<file path="src/rtl/pipe_arb_pkg.sv">
// Shared types for the pipelined round-robin arbiter: requester ID width and
// the tag that travels alongside each issue through the shared datapath.
package pipe_arb_pkg;

  localparam int MAX_REQ = 8;
  localparam int ID_W    = $clog2(MAX_REQ);

  typedef logic [ID_W-1:0] req_id_t;

  typedef struct packed {
    logic    valid;
    req_id_t id;
  } arb_tag_t;

endpackage

</file>
<file path="src/rtl/pipe_arbiter_tag_delay_line.sv">
// Fixed-length tag shift register running in lockstep with the shared datapath.
// It never stalls; a synchronous clear invalidates every stage at once.
module tag_delay_line
  import pipe_arb_pkg::*;
#(
  parameter int LATENCY = 3
) (
  input  logic     clk,
  input  logic     rst,
  input  logic     clear,
  input  arb_tag_t tag,
  output arb_tag_t tail
);

  arb_tag_t stages [LATENCY];

  always_ff @(posedge clk or posedge rst) begin
    if (rst) begin
      for (int k = 0; k < LATENCY; k++) stages[k] <= '0;
    end else if (clear) begin
      for (int k = 0; k < LATENCY; k++) stages[k] <= '0;
    end else begin
      stages[0] <= tag;
      for (int k = 1; k < LATENCY; k++) stages[k] <= stages[k-1];
    end
  end

  assign tail = stages[LATENCY-1];

endmodule

</file>
<file path="src/rtl/pipe_arbiter.sv">
// Round-robin arbiter sharing one fixed-latency datapath among NUM_REQ requesters,
// routing each result back by ID tag. Optional occupancy counter: PIPE_ARB_OCCUPANCY_EN.
module pipe_arbiter
  import pipe_arb_pkg::*;
#(
  parameter int NUM_REQ = 4,
  parameter int DATA_W  = 16,
  parameter int LATENCY = 3
) (
  input  logic                            clk_in,
  input  logic                            rst_in,
  input  logic [NUM_REQ-1:0]              req_valid_in,
  input  logic [NUM_REQ-1:0][DATA_W-1:0]  req_data_in,
  output logic [NUM_REQ-1:0]              req_ready_out,
  input  logic                            flush_in,
  output logic                            pipe_valid_out,
  output logic [DATA_W-1:0]               pipe_data_out,
  input  logic [DATA_W-1:0]               pipe_result_in,
  output logic [NUM_REQ-1:0]              resp_valid_out,
  output logic [DATA_W-1:0]               resp_data_out
`ifdef PIPE_ARB_OCCUPANCY_EN
  ,
  output logic [$clog2(LATENCY+2)-1:0]    occupancy_out
`endif
);

  if (NUM_REQ > MAX_REQ || NUM_REQ < 2) begin : g_bad_num_req
    $error("pipe_arbiter: NUM_REQ must be within 2..MAX_REQ");
  end
  if (LATENCY < 1) begin : g_bad_latency
    $error("pipe_arbiter: LATENCY must be at least 1");
  end

  req_id_t            rr_ptr;
  req_id_t            grant_id;
  req_id_t            next_ptr;
  req_id_t            issue_id;
  logic               accept;
  logic               found;
  logic [DATA_W-1:0]  sel_data;
  arb_tag_t           issue_tag;
  arb_tag_t           last_tag;

  // Search from rr_ptr upward with wrap; a flush cycle grants nobody.
  always_comb begin
    req_ready_out = '0;
    grant_id      = '0;
    found         = 1'b0;
    if (!flush_in) begin
      for (int k = 0; k < NUM_REQ; k++) begin
        for (int j = 0; j < NUM_REQ; j++) begin
          if (!found && req_valid_in[j] && ((int'(rr_ptr) + k) % NUM_REQ == j)) begin
            req_ready_out[j] = 1'b1;
            grant_id         = req_id_t'(j);
            found            = 1'b1;
          end
        end
      end
    end
  end

  always_comb begin
    sel_data = '0;
    for (int j = 0; j < NUM_REQ; j++) begin
      if (req_ready_out[j]) sel_data = req_data_in[j];
    end
  end

  assign accept   = |(req_valid_in & req_ready_out);
  assign next_ptr = (int'(grant_id) == NUM_REQ - 1) ? '0 : req_id_t'(int'(grant_id) + 1);

  always_ff @(posedge clk_in or posedge rst_in) begin
    if (rst_in) begin
      rr_ptr         <= '0;
      pipe_valid_out <= 1'b0;
      pipe_data_out  <= '0;
      issue_id       <= '0;
    end else begin
      pipe_valid_out <= accept;
      if (accept) begin
        pipe_data_out <= sel_data;
        issue_id      <= grant_id;
        rr_ptr        <= next_ptr;
      end
    end
  end

  // The tag enters the chain alongside the issue strobe, so its tail lines up with the result.
  assign issue_tag = '{valid: pipe_valid_out, id: issue_id};

  tag_delay_line #(
    .LATENCY (LATENCY)
  ) u_tags (
    .clk   (clk_in),
    .rst   (rst_in),
    .clear (flush_in),
    .tag   (issue_tag),
    .tail  (last_tag)
  );

  always_comb begin
    resp_valid_out = '0;
    for (int j = 0; j < NUM_REQ; j++) begin
      if (last_tag.valid && int'(last_tag.id) == j) resp_valid_out[j] = 1'b1;
    end
  end

  assign resp_data_out = pipe_result_in;

`ifdef PIPE_ARB_OCCUPANCY_EN
  localparam int OCC_W = $clog2(LATENCY + 2);

  logic [OCC_W-1:0] occ_cnt;

  always_ff @(posedge clk_in or posedge rst_in) begin
    if (rst_in) begin
      occ_cnt <= '0;
    end else if (flush_in) begin
      occ_cnt <= '0;
    end else if (accept && !last_tag.valid) begin
      occ_cnt <= occ_cnt + OCC_W'(1);
    end else if (!accept && last_tag.valid) begin
      occ_cnt <= occ_cnt - OCC_W'(1);
    end
  end

  assign occupancy_out = occ_cnt;
`endif

endmodule

</file>
<file path="config.mk">
export PLATFORM = sky130hd
export DESIGN_NAME = barrier_release_ctrl
export DESIGN_NICKNAME = d
export VERILOG_FILES = /design/src/rtl/barrier_release_ctrl.sv
export SDC_FILE = /design/constraint.sdc
export NUM_CORES = 1
export LEC_CHECK = 0
export ABC_AREA = 1
export CORE_ASPECT_RATIO = 0.8
export CORE_MARGIN = 3
export CORE_UTILIZATION = 45
export DETAILED_ROUTE_END_ITERATION = 6
export GPL_ROUTABILITY_DRIVEN = 1
export PLACE_DENSITY = 0.73
export RECOVER_POWER = 25
export SYNTH_ARGS = -nofsm -noshare
export SYNTH_HDL_FRONTEND = slang
export SYNTH_SLANG_ARGS = --single-unit
</file>
<file path="constraint.sdc">
create_clock -name clk -period 5.5 [get_ports clk]
set_input_delay 0.55 -clock clk [delete_from_list [all_inputs] [get_ports clk]]
set_output_delay 0.55 -clock clk [all_outputs]
set_load 0.01 [all_outputs]
</file>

==================================================

__Problem to work on__
What lines of the listing contain the word "alongside"? Copy them all.

__Solved exercise__
// the tag that travels alongside each issue through the shared datapath.
  // The tag enters the chain alongside the issue strobe, so its tail lines up with the result.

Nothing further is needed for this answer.